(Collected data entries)
--------------------------------------------------
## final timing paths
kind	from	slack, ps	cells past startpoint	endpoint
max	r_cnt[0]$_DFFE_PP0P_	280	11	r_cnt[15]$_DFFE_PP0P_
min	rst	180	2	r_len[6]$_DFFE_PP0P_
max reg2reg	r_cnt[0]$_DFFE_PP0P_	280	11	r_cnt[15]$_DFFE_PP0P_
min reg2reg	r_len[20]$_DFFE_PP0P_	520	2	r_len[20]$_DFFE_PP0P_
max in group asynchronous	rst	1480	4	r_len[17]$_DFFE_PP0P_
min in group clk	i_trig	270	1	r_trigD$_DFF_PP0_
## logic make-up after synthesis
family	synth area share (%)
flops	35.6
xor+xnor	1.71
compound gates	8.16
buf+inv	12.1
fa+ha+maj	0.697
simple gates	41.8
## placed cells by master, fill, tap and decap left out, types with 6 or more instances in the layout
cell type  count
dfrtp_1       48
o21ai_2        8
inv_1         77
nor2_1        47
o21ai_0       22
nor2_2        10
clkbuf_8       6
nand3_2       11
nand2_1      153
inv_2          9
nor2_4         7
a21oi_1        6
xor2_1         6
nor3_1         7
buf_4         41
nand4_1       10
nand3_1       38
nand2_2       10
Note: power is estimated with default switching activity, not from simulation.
$ cat config.mk
export PLATFORM = sky130hd
export DESIGN_NAME = if_id_stage
export DESIGN_NICKNAME = d
export VERILOG_FILES = /design/src/rtl/core_pkg.sv /design/src/rtl/fetch_skid_buf.sv /design/src/rtl/if_id_stage.sv
export SDC_FILE = /design/constraint.sdc
export NUM_CORES = 1
export LEC_CHECK = 0
export ABC_AREA = 1
export BUFFER_PORTS_ARGS = -buffer_cell sky130_fd_sc_hd__buf_2
export CORE_ASPECT_RATIO = 1.4
export CORE_MARGIN = 10
export CORE_UTILIZATION = 45
export CTS_BUF_LIST = sky130_fd_sc_hd__clkbuf_8
export DETAILED_ROUTE_END_ITERATION = 6
export PLACE_DENSITY = 0.72
export SLEW_MARGIN = 20
export SYNTH_ARGS = -nofsm -noshare
export SYNTH_HDL_FRONTEND = slang
export SYNTH_SLANG_ARGS = --single-unit
$ cat constraint.sdc
create_clock -name clock -period 2.7 [get_ports clock]
set_clock_uncertainty 0.05 [all_clocks]
set_input_delay 0.54 -clock clock [delete_from_list [all_inputs] [get_ports clock]]
set_output_delay 0.54 -clock clock [all_outputs]
set_load 0.005 [all_outputs]
==> src/rtl/color_stream_feeder_pkg.sv <==
// Shared colour codes and feeder state encoding for the colour-sequence checker path.
package color_stream_feeder_pkg;

    localparam logic [1:0] COLOR_RED   = 2'b00;
    localparam logic [1:0] COLOR_GREEN = 2'b01;
    localparam logic [1:0] COLOR_BLUE  = 2'b10;
    localparam logic [1:0] COLOR_NONE  = 2'b11;

    typedef enum logic [2:0] {
        IDLE = 3'b001,
        SEND = 3'b010,
        GAP  = 3'b100
    } feeder_state_e;

endpackage

==> src/rtl/color_stream_feeder_if.sv <==
// Burst handshake between the upstream source and the colour feeder.
interface color_stream_feeder_if #(
    parameter int MAX_LEN = 8,
    parameter int LEN_W   = 4
);
    logic                   in_valid;
    logic                   in_ready;
    logic [2*MAX_LEN-1:0]   in_colors;
    logic [LEN_W-1:0]       in_len;

    modport master (output in_valid, in_colors, in_len, input in_ready);
    modport slave  (input in_valid, in_colors, in_len, output in_ready);
endinterface

==> src/rtl/color_stream_feeder_shift_reg.sv <==
// Parallel-load colour buffer; shifts toward element 0 and back-fills with COLOR_NONE.
module color_shift_reg
    import color_stream_feeder_pkg::*;
#(
    parameter int MAX_LEN = 8
) (
    input  logic                     clk,
    input  logic                     rst,
    input  logic                     load,
    input  logic                     shift,
    input  logic [MAX_LEN-1:0][1:0]  din,
    output logic [1:0]               head
);
    logic [MAX_LEN-1:0][1:0] buf_q;

    for (genvar i = 0; i < MAX_LEN; i++) begin : g_elem
        logic [1:0] upper;
        if (i == MAX_LEN - 1) begin : g_top
            assign upper = COLOR_NONE;
        end else begin : g_mid
            assign upper = buf_q[i+1];
        end

        always_ff @(posedge clk or posedge rst) begin
            if (rst)        buf_q[i] <= COLOR_NONE;
            else if (load)  buf_q[i] <= din[i];
            else if (shift) buf_q[i] <= upper;
        end
    end

    assign head = buf_q[0];
endmodule

==> src/rtl/color_stream_feeder.sv <==
// Serialises a packed colour burst onto a registered colour output, closing each burst with a
// separator. Define COLOR_FEEDER_BACKTOBACK_EN to accept the next burst during the separator cycle.
module color_stream_feeder
    import color_stream_feeder_pkg::*;
#(
    parameter int MAX_LEN = 8,
    parameter int LEN_W   = 4
) (
    input  logic                  clk,
    input  logic                  rst,
    color_stream_feeder_if.slave  up,
    output logic [1:0]            color,
    output logic                  busy,
    output logic                  done
);
    feeder_state_e           state, state_nx;
    logic                    armed;
    logic [LEN_W-1:0]        cnt, cnt_nx;
    logic [1:0]              color_nx;
    logic [LEN_W-1:0]        len_c;
    logic                    ready, accept, load, shift;
    logic [MAX_LEN-1:0][1:0] burst;
    logic [MAX_LEN:0][1:0]   burst_ext;
    logic [1:0]              head;

    assign burst     = up.in_colors;
    assign burst_ext = {COLOR_NONE, burst};
    assign len_c     = (up.in_len > LEN_W'(MAX_LEN)) ? LEN_W'(MAX_LEN) : up.in_len;

    // armed holds ready low until the first clock after reset release
`ifdef COLOR_FEEDER_BACKTOBACK_EN
    assign ready = armed && (state == IDLE || state == GAP);
`else
    assign ready = armed && (state == IDLE);
`endif
    assign up.in_ready = ready;
    assign accept      = up.in_valid && ready;

    // Element 0 goes straight to the colour register, so the buffer holds elements 1.. onward
    color_shift_reg #(.MAX_LEN(MAX_LEN)) u_buf (
        .clk   (clk),
        .rst   (rst),
        .load  (load),
        .shift (shift),
        .din   (burst_ext[MAX_LEN:1]),
        .head  (head)
    );

    always_ff @(posedge clk or posedge rst) begin
        if (rst) state <= IDLE;
        else     state <= state_nx;
    end

    always_ff @(posedge clk or posedge rst) begin
        if (rst) begin
            color <= COLOR_NONE;
            cnt   <= '0;
            armed <= 1'b0;
        end else begin
            color <= color_nx;
            cnt   <= cnt_nx;
            armed <= 1'b1;
        end
    end

    always_comb begin
        state_nx = state;
        color_nx = COLOR_NONE;
        cnt_nx   = cnt;
        load     = 1'b0;
        shift    = 1'b0;
        unique case (state)
            IDLE: state_nx = IDLE;
            SEND: begin
                // cnt counts the colour on the output too, so 1 means the last one is showing
                if (cnt <= LEN_W'(1)) begin
                    state_nx = GAP;
                    cnt_nx   = '0;
                end else begin
                    color_nx = head;
                    shift    = 1'b1;
                    cnt_nx   = cnt - LEN_W'(1);
                end
            end
            GAP: state_nx = IDLE;
            default: begin
                state_nx = IDLE;
                cnt_nx   = '0;
            end
        endcase
        if (accept) begin
            load   = 1'b1;
            cnt_nx = len_c;
            if (len_c == '0) begin
                state_nx = GAP;
            end else begin
                state_nx = SEND;
                color_nx = burst[0];
            end
        end
    end

    assign busy = (state != IDLE);
    assign done = (state == GAP);
endmodule
$ cat src/rtl/reg_mask_encoder_pkg.sv
// Shared definitions for the register-mask encoder: register file geometry
// and the encoder state encoding.
package reg_mask_encoder_pkg;

  localparam int REG_NUM = 32;
  localparam int REG_IW  = 5;

  typedef enum logic [1:0] {
    ST_IDLE = 2'd0,
    ST_SCAN = 2'd1,
    ST_DONE = 2'd2
  } encState_t;

endpackage

$ cat src/rtl/reg_prio_enc.sv
// Lowest-set-bit priority encoder. Purely combinational; idx is 0 when the
// input is empty, so callers qualify it with any.
module reg_prio_enc #(
  parameter int N = 32,
  parameter int W = 5
) (
  input  logic [N-1:0] iVec,
  output logic [W-1:0] oIdx,
  output logic         oAny
);

  // Scan from the top down so the lowest set bit is the last assignment to win.
  always_comb begin
    oIdx = '0;
    for (int i = N - 1; i >= 0; i--) begin
      if (iVec[i]) oIdx = W'(i);
    end
    oAny = |iVec;
  end

endmodule

$ cat src/rtl/reg_mask_encoder.sv
// Drains a one-bit-per-register mask as a stream of register indices, lowest
// index first, one index per accepted handshake.
//
// Handshake: oIdx is offered while oValid=1 and is consumed on a cycle where
// oValid=1 and iReady=1; while iReady=0 the offer (oValid, oIdx) stays
// unchanged, and oIdx reads 0 whenever oValid=0.
module reg_mask_encoder
  import reg_mask_encoder_pkg::*;
#(
  parameter int NREG    = REG_NUM,
  parameter int IW      = REG_IW,
  parameter bit SKIP_R0 = 1'b1
) (
  input  logic            clk,
  input  logic            rst_n,
  input  logic [NREG-1:0] iMask,
  input  logic            iLoad,
  input  logic            iClear,
  input  logic            iReady,
  output logic [IW-1:0]   oIdx,
  output logic            oValid,
  output logic            oBusy,
  output logic            oDone
);

  encState_t       state;
  encState_t       stateNext;
  logic [NREG-1:0] pend;
  logic [NREG-1:0] pendNext;
  logic [NREG-1:0] loadMask;
  logic [NREG-1:0] pendCleared;
  logic [IW-1:0]   encIdx;
  logic            encAny;

  reg_prio_enc #(
    .N (NREG),
    .W (IW)
  ) uPrioEnc (
    .iVec (pend),
    .oIdx (encIdx),
    .oAny (encAny)
  );

  // Mask as captured on load ($zero dropped when configured) and pend with the
  // currently offered index removed.
  always_comb begin
    loadMask = iMask;
    if (SKIP_R0) loadMask[0] = 1'b0;
    pendCleared = pend & ~(NREG'(1) << encIdx);
  end

  // State and pending-mask registers.
  always_ff @(posedge clk or negedge rst_n) begin
    if (!rst_n) begin
      state <= ST_IDLE;
      pend  <= '0;
    end else begin
      state <= stateNext;
      pend  <= pendNext;
    end
  end

  // Next state: clear wins over everything, loads only land in IDLE.
  always_comb begin
    stateNext = state;
    pendNext  = pend;
    if (iClear) begin
      stateNext = ST_IDLE;
      pendNext  = '0;
    end else begin
      case (state)
        ST_IDLE: begin
          if (iLoad) begin
            pendNext  = loadMask;
            stateNext = (|loadMask) ? ST_SCAN : ST_DONE;
          end
        end
        ST_SCAN: begin
          if (iReady) begin
            pendNext  = pendCleared;
            stateNext = (|pendCleared) ? ST_SCAN : ST_DONE;
          end
        end
        ST_DONE: begin
          stateNext = ST_IDLE;
          pendNext  = '0;
        end
        default: begin
          stateNext = ST_IDLE;
          pendNext  = '0;
        end
      endcase
    end
  end

  // Outputs decoded from state; oIdx is forced to 0 when nothing is offered.
  always_comb begin
    oValid = (state == ST_SCAN) && encAny;
    oIdx   = oValid ? encIdx : '0;
    oBusy  = (state == ST_SCAN) || (state == ST_DONE);
    oDone  = (state == ST_DONE);
  end

endmodule

$ cat config.mk
export PLATFORM = sky130hd
export DESIGN_NAME = reg_mask_encoder
export DESIGN_NICKNAME = d
export VERILOG_FILES = /design/src/rtl/reg_mask_encoder_pkg.sv /design/src/rtl/reg_prio_enc.sv /design/src/rtl/reg_mask_encoder.sv
export SDC_FILE = /design/constraint.sdc
export NUM_CORES = 1
export LEC_CHECK = 0
export CAP_MARGIN = 20
export CORE_MARGIN = 5
export CORE_UTILIZATION = 45
export DETAILED_ROUTE_END_ITERATION = 10
export PLACE_DENSITY = 0.69
export SETUP_SLACK_MARGIN = 0.4
export SKIP_CTS_REPAIR_TIMING = 1
export SLEW_MARGIN = 20
export SYNTH_ARGS = -nofsm -noshare
export SYNTH_HDL_FRONTEND = slang
export SYNTH_SLANG_ARGS = --single-unit
$ cat constraint.sdc
create_clock -name clk -period 7.1 [get_ports clk]
set_input_delay 1.775 -clock clk [delete_from_list [all_inputs] [get_ports clk]]
set_output_delay 1.775 -clock clk [all_outputs]
set_load 0.05 [all_outputs]
==> results.md <==
- P&R area growth vs syn: 20.6%
- Power Density: 320 nW/um^2
- Netlist Area Pre-Place: 2740 sq um
- Primary FF master, synth: dfrtp_1
- Vias in the first global route: 2941
- Starting Density: 0.463
- Yosys top cell area share: 0.310
- DP HPWL: 7210 um
- CTS tree: done
- Die Span Y: 88.1 um
- Finished Layout Cells: 458
- Tcrit/Tclk final: 0.697
- Ys async rst share: 1.00
- Post-synth EDFFs: 0
- Max cap viols: 0
- Num CTS Buffers: 5
- Global route total overflow: 0
- Final layout net count: 422
- Max-slew violation count: 0
- WS Path Type: register to output pin
- Min cycle time layout: 4.95 ns
- Rows: 28
- H-tree levels: 2
- First-pass DRT Iterations: 5
- Synth top area cells: dfrtp_1 31%, nor2_1 5.2%, nand2_1 4.7%, o21ai_0 4.4%, nor4_1 3.7%
- DP Area: 3210 sq um
- Clock tree buffer depth: 2
- Setup slack after placement: 2.50 ns
- Slew margin rel.: 0.428
- Maximum vdd drop: 0.000138 V
- Leak pwr: 1.25 nW
- Initial antenna violation count: 0
- Mapped Avg Cell Area: 7.83 sq um
- Worst Path Arrival: 3.17 ns
- First-pass GRT wire length: 16200 um
- Ports: 45
- DR WL/cell: 21.9 um
- Req. time, crit path: 5.33 ns
- Share of post-route cells with drive strength above 1: 0.0966
- Die area: 7750 sq um
- Post-route setup TNS: 0 ns
- Cell variety after synth: 60
- Worst skew pair latency: 0.30 ns
- Final Setup Violations: 0
- Clk root buf: clkbuf_8
- Post-synth top area cell: dfrtp_1
- Worst Setup End Kind: output pin
- Worst-Margin Slew: 0.857 ns
- Drt first-iter violations: 337
- Most frequent cells after synthesis: 38 x nor2_1, 34 x dfrtp_1, 34 x nand2_1
- Total power: 1.06 mW
- Crit path launch type: register
- Synth Instances: 350
- PortBufs: 43
- Synthesis-stage register bit count: 34
- Routed vias: 3086
- Unrepaired setup endpoints after global routing: false
- Synth Net Count: 390
- Ys Warns: 0
- Via density: 6.74
- Fin worst setup slack: 2.15 ns
- Drc violations: 0
- Most common cell in the synthesized netlist: nor2_1
- CP max FO: 6
- Gr usage total: 0.274
- Area of the core: 5920 sq um
- Worst Hold Class: register to register
- Clock sinks: 34
- Placed cells: 450
- Final Hold Fails: 0
- Final core occ: 0.558
- ANT nets after route: 0
- Sequential-to-total area share from yosys stat: 0.310
- Clock transition at path regs: 0.08 ns
- Total Wirelength: 10000 um
- Final hold slack: 0.621 ns
- GP Congestion: 0.979
- Design Area, Final: 3310 sq um
- Die X: 88.1 um
- Clock Skew: 0.0102 ns
- ANT cells: 0
- F_max: 0.202 GHz
- Largest net degree at the start of global routing: 36
- Outcome: finished, final reports clean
--------------------------------------------------
▶ [Your task] Begin with the first line of the data above and, please, print each line exactly until you have printed the line containing "set_input_delay 0.54 -clock"; print nothing else.

▶ [Finished task]
## final timing paths
kind	from	slack, ps	cells past startpoint	endpoint
max	r_cnt[0]$_DFFE_PP0P_	280	11	r_cnt[15]$_DFFE_PP0P_
min	rst	180	2	r_len[6]$_DFFE_PP0P_
max reg2reg	r_cnt[0]$_DFFE_PP0P_	280	11	r_cnt[15]$_DFFE_PP0P_
min reg2reg	r_len[20]$_DFFE_PP0P_	520	2	r_len[20]$_DFFE_PP0P_
max in group asynchronous	rst	1480	4	r_len[17]$_DFFE_PP0P_
min in group clk	i_trig	270	1	r_trigD$_DFF_PP0_
## logic make-up after synthesis
family	synth area share (%)
flops	35.6
xor+xnor	1.71
compound gates	8.16
buf+inv	12.1
fa+ha+maj	0.697
simple gates	41.8
## placed cells by master, fill, tap and decap left out, types with 6 or more instances in the layout
cell type  count
dfrtp_1       48
o21ai_2        8
inv_1         77
nor2_1        47
o21ai_0       22
nor2_2        10
clkbuf_8       6
nand3_2       11
nand2_1      153
inv_2          9
nor2_4         7
a21oi_1        6
xor2_1         6
nor3_1         7
buf_4         41
nand4_1       10
nand3_1       38
nand2_2       10
Note: power is estimated with default switching activity, not from simulation.
$ cat config.mk
export PLATFORM = sky130hd
export DESIGN_NAME = if_id_stage
export DESIGN_NICKNAME = d
export VERILOG_FILES = /design/src/rtl/core_pkg.sv /design/src/rtl/fetch_skid_buf.sv /design/src/rtl/if_id_stage.sv
export SDC_FILE = /design/constraint.sdc
export NUM_CORES = 1
export LEC_CHECK = 0
export ABC_AREA = 1
export BUFFER_PORTS_ARGS = -buffer_cell sky130_fd_sc_hd__buf_2
export CORE_ASPECT_RATIO = 1.4
export CORE_MARGIN = 10
export CORE_UTILIZATION = 45
export CTS_BUF_LIST = sky130_fd_sc_hd__clkbuf_8
export DETAILED_ROUTE_END_ITERATION = 6
export PLACE_DENSITY = 0.72
export SLEW_MARGIN = 20
export SYNTH_ARGS = -nofsm -noshare
export SYNTH_HDL_FRONTEND = slang
export SYNTH_SLANG_ARGS = --single-unit
$ cat constraint.sdc
create_clock -name clock -period 2.7 [get_ports clock]
set_clock_uncertainty 0.05 [all_clocks]
set_input_delay 0.54 -clock clock [delete_from_list [all_inputs] [get_ports clock]]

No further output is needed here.